UTCS AI Colloquia - David Chiang, Information Sciences Institute at USC, "Learning Syntax and Semantics for Natural Language Translation"

Contact Name: 
Karl Pichotta
GDC 6.302
Oct 4, 2013 11:00am - 12:00pm

Signup Schedule: http://apps.cs.utexas.edu/talkschedules/cgi/list_events.cgi

Talk Audience: UTCS Faculty, Grads, Undergrads, Other Interested Parties

Host:  Ray Mooney

Talk Abstract: Automatic translation of human languages is one of the oldest problems in computer science. Two general approaches have been taken: one which relies heavily on knowledge of linguistic structure and meaning, and the other which relies on statistics from large amounts of data. For years, these two approaches seemed at odds with each other, but recent developments have made great progress towards building translation systems according to the maxim, "Linguistics tells us what to count, and statistics tells us how to count it" (Joshi). I will give an overview of three such developments from ISI. The first is the introduction of formal grammars (namely, synchronous context-free grammars) to model the syntax of human languages, first successfully demonstrated by my system Hiero. The second is ongoing work at ISI to incorporate knowledge of formal semantics. I will describe the formalism we are currently working with (synchronous hyperedge replacement grammars) and the efficient algorithms we have developed for processing semantic structures. Finally, I will discuss initial results on learning word meanings using neural networks, and prospects for learning them across languages.

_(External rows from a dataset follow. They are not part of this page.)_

### src/core/bal_regs.sv
/*
 Bridge control, audio settings and link/input status registers with FIFO auto-reset triggers
 and a masked interrupt. Assumes all status inputs are asynchronous to sys_clk_i and the strap
 pin is stable around reset release.
*/
`timescale 1ns/100ps
`include "bal_params.svh"

module bal_regs (
    // Clock and reset
    input wire logic sys_clk_i,
    input wire logic arst_n_i,
    // Register port
    input wire logic [7:0] reg_addr_i,
    input wire bal_pkg::bal_byte_t reg_wdata_i,
    input wire logic reg_wr_i,
    input wire logic reg_rd_i,
    output bal_pkg::bal_byte_t reg_rdata_o,
    // Strap
    input wire logic strap_select_zero_i,
    // Link and input status pins
    input wire logic downstream_ready_i,
    input wire logic serial_tx_on_i,
    input wire logic remote_locked_i,
    input wire logic mode_correct_i,
    input wire bal_pkg::bal_port_mode_t serial_port_mode_i,
    input wire logic input_symbols_recovered_i,
    input wire logic input_pll_locked_i,
    input wire logic input_clock_absent_i,
    input wire logic input_frequency_settled_i,
    // Audio change events, levels toggling per change
    input wire logic audio_type_tgl_i,
    input wire logic audio_infoframe_tgl_i,
    input wire logic video_infoframe_tgl_i,
    input wire logic clock_regen_tgl_i,
    // Audio path controls
    output logic tdm_audio_en_o,
    output logic local_audio_sel_o,
    output logic aux_audio_en_o,
    output logic tdm_to_parallel_en_o,
    output logic converter_clk_sel_o,
    output logic i2s_out_en_o,
    output logic audio_fifo_reset_o,
    // Interrupt
    output logic irq_o
);
    import bal_pkg::*;

    localparam int NS = 13;

    // Positions inside the synchronised pin image
    localparam int SY_STRAP = 12;
    localparam int SY_READY = 11;
    localparam int SY_TX = 10;
    localparam int SY_LOCKED = 9;
    localparam int SY_MODE = 8;
    localparam int SY_PORT_HI = 7;
    localparam int SY_PORT_LO = 6;
    localparam int SY_SYMBOLS = 5;
    localparam int SY_PLL = 4;
    localparam int SY_ABSENT = 3;
    localparam int SY_SETTLED = 2;
    localparam int SY_TYPE = 1;

    // Event order inside the change detector, matching the enable bits
    localparam int EV_TYPE = 3;
    localparam int EV_AIF = 2;
    localparam int EV_AVI = 1;
    localparam int EV_ACR = 0;

    typedef struct packed {
        logic [1:0] rst_sync;
        logic strap_taken;
        bal_byte_t bridge;
        bal_byte_t audio;
        logic [NS-1:0] s1;
        logic [NS-1:0] s2;
        logic [3:0] ev_prev;
        logic fifo_rst;
        logic [`BAL_IRQ_W-1:0] irq_sts;
        logic [`BAL_IRQ_W-1:0] irq_msk;
        logic ready_prev;
        logic clk_absent_prev;
        bal_byte_t rdata;
    } bal_state_t;

    bal_state_t st_q;
    bal_state_t st_d;
    logic rst_n;
    logic [NS-1:0] raw;
    logic tx_ok;
    bal_byte_t link_state;
    logic [3:0] ev_now;
    logic [3:0] ev_chg;
    logic [3:0] ev_en;
    logic [`BAL_IRQ_W-1:0] irq_set;
    logic [`BAL_IRQ_W-1:0] irq_clr;

    // Named views of the synchronised pin image
    logic sy_strap;
    logic sy_ready;
    logic sy_tx;
    logic sy_locked;
    logic sy_mode;
    bal_port_mode_t sy_port;
    logic sy_symbols;
    logic sy_pll;
    logic sy_absent;
    logic sy_settled;
    logic sy_type_tgl;
    bal_port_mode_t port_mode;

    // Register address decode
    logic hit_bc;
    logic hit_as;
    logic hit_ls;
    logic hit_is;
    logic hit_im;

    // Interrupt source events
    logic link_rise;
    logic link_fall;
    logic clk_loss;

    // Three further event toggles share a second synchroniser bank
    logic [2:0] ev_s1_q;
    logic [2:0] ev_s2_q;
    logic [2:0] ev_sync2;

    // Reset release synchroniser; its own flops use the raw reset
    logic [1:0] rst_sq;
    always_ff @(posedge sys_clk_i or negedge arst_n_i) begin
        if (!arst_n_i) begin
            rst_sq <= 2'h0;
        end else begin
            rst_sq <= {rst_sq[0], 1'b1};
        end
    end
    assign rst_n = rst_sq[1];

    // Every asynchronous level but the three event toggles of the second bank enters through s1, logic reads only s2
    assign raw = {strap_select_zero_i,
                  downstream_ready_i,
                  serial_tx_on_i,
                  remote_locked_i,
                  mode_correct_i,
                  serial_port_mode_i,
                  input_symbols_recovered_i,
                  input_pll_locked_i,
                  input_clock_absent_i,
                  input_frequency_settled_i,
                  audio_type_tgl_i,
                  1'b0};

    assign sy_strap = st_q.s2[SY_STRAP];
    assign sy_ready = st_q.s2[SY_READY];
    assign sy_tx = st_q.s2[SY_TX];
    assign sy_locked = st_q.s2[SY_LOCKED];
    assign sy_mode = st_q.s2[SY_MODE];
    assign sy_port = st_q.s2[SY_PORT_HI:SY_PORT_LO];
    assign sy_symbols = st_q.s2[SY_SYMBOLS];
    assign sy_pll = st_q.s2[SY_PLL];
    assign sy_absent = st_q.s2[SY_ABSENT];
    assign sy_settled = st_q.s2[SY_SETTLED];
    assign sy_type_tgl = st_q.s2[SY_TYPE];

    assign hit_bc = (reg_addr_i == `BAL_ADDR_BRIDGE_CONTROL);
    assign hit_as = (reg_addr_i == `BAL_ADDR_AUDIO_SETTINGS);
    assign hit_ls = (reg_addr_i == `BAL_ADDR_LINK_STATE);
    assign hit_is = (reg_addr_i == `BAL_ADDR_IRQ_STATUS);
    assign hit_im = (reg_addr_i == `BAL_ADDR_IRQ_MASK);

    always_comb begin
        st_d = st_q;
        st_d.s1 = raw;
        st_d.s2 = st_q.s1;

        // Transmit status needs active transmitter, locked receiver, valid input and mode
        tx_ok = sy_tx & sy_locked & sy_mode & sy_symbols;

        // Port mode means nothing while not transmitting, so it reads zero
        port_mode = tx_ok ? sy_port : 2'h0;

        link_state = 8'h00;
        link_state[7] = sy_ready;
        link_state[6] = tx_ok;
        link_state[5:4] = port_mode;
        link_state[3] = sy_symbols;
        link_state[2] = sy_pll;
        link_state[1] = sy_absent;
        link_state[0] = sy_settled;

        // Strap taken only once s2 holds a real pin sample, not its reset zero
        if (!st_q.strap_taken) begin
            if (st_q.rst_sync == 2'h2) begin
                st_d.strap_taken = 1'b1;
                st_d.bridge[`BAL_BC_AUX_EN] = sy_strap;
            end else begin
                st_d.rst_sync = st_q.rst_sync + 2'h1;
            end
        end

        // Change detection on toggle levels; both banks have equal latency
        ev_now[EV_TYPE] = sy_type_tgl;
        ev_now[EV_AIF] = ev_sync2[2];
        ev_now[EV_AVI] = ev_sync2[1];
        ev_now[EV_ACR] = ev_sync2[0];
        ev_chg = ev_now ^ st_q.ev_prev;
        st_d.ev_prev = ev_now;

        ev_en[EV_TYPE] = st_q.audio[`BAL_AS_RST_TYPE];
        ev_en[EV_AIF] = st_q.audio[`BAL_AS_RST_AIF];
        ev_en[EV_AVI] = st_q.audio[`BAL_AS_RST_AVI];
        ev_en[EV_ACR] = st_q.audio[`BAL_AS_RST_ACR];
        st_d.fifo_rst = |(ev_chg & ev_en);

        link_rise = link_state[7] & ~st_q.ready_prev;
        link_fall = ~link_state[7] & st_q.ready_prev;
        clk_loss = link_state[1] & ~st_q.clk_absent_prev;
        st_d.ready_prev = link_state[7];
        st_d.clk_absent_prev = link_state[1];

        irq_set = '0;
        irq_set[`BAL_IRQ_FIFO_RST] = st_d.fifo_rst;
        irq_set[`BAL_IRQ_LINK_UP] = link_rise;
        irq_set[`BAL_IRQ_LINK_DOWN] = link_fall;
        irq_set[`BAL_IRQ_CLK_LOST] = clk_loss;
        irq_clr = '0;

        if (reg_wr_i) begin
            if (hit_bc) begin
                st_d.bridge = reg_wdata_i & `BAL_BC_MASK;
            end else if (hit_as) begin
                st_d.audio = reg_wdata_i & `BAL_AS_MASK;
            end else if (hit_is) begin
                irq_clr = reg_wdata_i[`BAL_IRQ_W-1:0];
            end else if (hit_im) begin
                st_d.irq_msk = reg_wdata_i[`BAL_IRQ_W-1:0];
            end else if (hit_ls) begin
                // Read-only status keeps its live value
                st_d.rdata = st_d.rdata;
            end
        end

        // Read data stand for one cycle only, zero otherwise
        st_d.rdata = 8'h00;
        if (reg_rd_i) begin
            if (hit_bc) begin
                st_d.rdata = st_q.bridge;
            end else if (hit_as) begin
                st_d.rdata = st_q.audio;
            end else if (hit_ls) begin
                st_d.rdata = link_state;
            end else if (hit_is) begin
                st_d.rdata = {4'h0, st_q.irq_sts};
            end else if (hit_im) begin
                st_d.rdata = {4'h0, st_q.irq_msk};
            end
        end

        // Set wins over a simultaneous clear, so no event is lost
        for (int b = 0; b < `BAL_IRQ_W; b++) begin
            st_d.irq_sts[b] = irq_set[b] | (st_q.irq_sts[b] & ~irq_clr[b]);
        end
    end

    always_ff @(posedge sys_clk_i or negedge rst_n) begin
        if (!rst_n) begin
            ev_s1_q <= 3'h0;
            ev_s2_q <= 3'h0;
        end else begin
            ev_s1_q <= {audio_infoframe_tgl_i, video_infoframe_tgl_i, clock_regen_tgl_i};
            ev_s2_q <= ev_s1_q;
        end
    end
    assign ev_sync2 = ev_s2_q;

    // All state leaves reset together, two edges after the pin releases
    always_ff @(posedge sys_clk_i or negedge rst_n) begin
        if (!rst_n) begin
            st_q.rst_sync <= 2'h0;
            st_q.strap_taken <= 1'b0;
            st_q.bridge <= `BAL_BC_RESET;
            st_q.audio <= `BAL_AS_RESET;
            st_q.s1 <= '0;
            st_q.s2 <= '0;
            st_q.ev_prev <= 4'h0;
            st_q.fifo_rst <= 1'b0;
            st_q.irq_sts <= '0;
            st_q.irq_msk <= '0;
            st_q.ready_prev <= 1'b0;
            st_q.clk_absent_prev <= 1'b0;
            st_q.rdata <= 8'h00;
        end else begin
            st_q <= st_d;
        end
    end

    assign reg_rdata_o = st_q.rdata;
    assign tdm_audio_en_o = st_q.bridge[`BAL_BC_TDM_EN];
    assign local_audio_sel_o = st_q.bridge[`BAL_BC_SRC_SEL];
    assign aux_audio_en_o = st_q.bridge[`BAL_BC_AUX_EN];
    assign tdm_to_parallel_en_o = st_q.audio[`BAL_AS_TDM_PAR];
    assign converter_clk_sel_o = st_q.audio[`BAL_AS_TDM_PAR];
    // Embedded audio to I2S pins only while embedded source chosen
    assign i2s_out_en_o = st_q.audio[`BAL_AS_I2S_OUT] & ~st_q.bridge[`BAL_BC_SRC_SEL];
    assign audio_fifo_reset_o = st_q.fifo_rst;
    assign irq_o = |(st_q.irq_sts & st_q.irq_msk);

endmodule : bal_regs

Speaker Bio: David Chiang is Research Assistant Professor in the USC Department of Computer Science and Project Leader at the USC Information Sciences Institute. He earned his PhD from the University of Pennsylvania in 2004 under Aravind Joshi. His research is on computational models for learning human languages, particularly how to translate from one language to another. His work on applying formal grammars and machine learning to translation has been recognized with two best paper awards (at ACL 2005 and NAACL HLT 2009) and has transformed the field of machine translation. He has received research grants from DARPA, NSF, and Google, has served on the executive board of NAACL and the editorial board of Computational Linguistics, and is currently on the editorial board of Transactions of the ACL.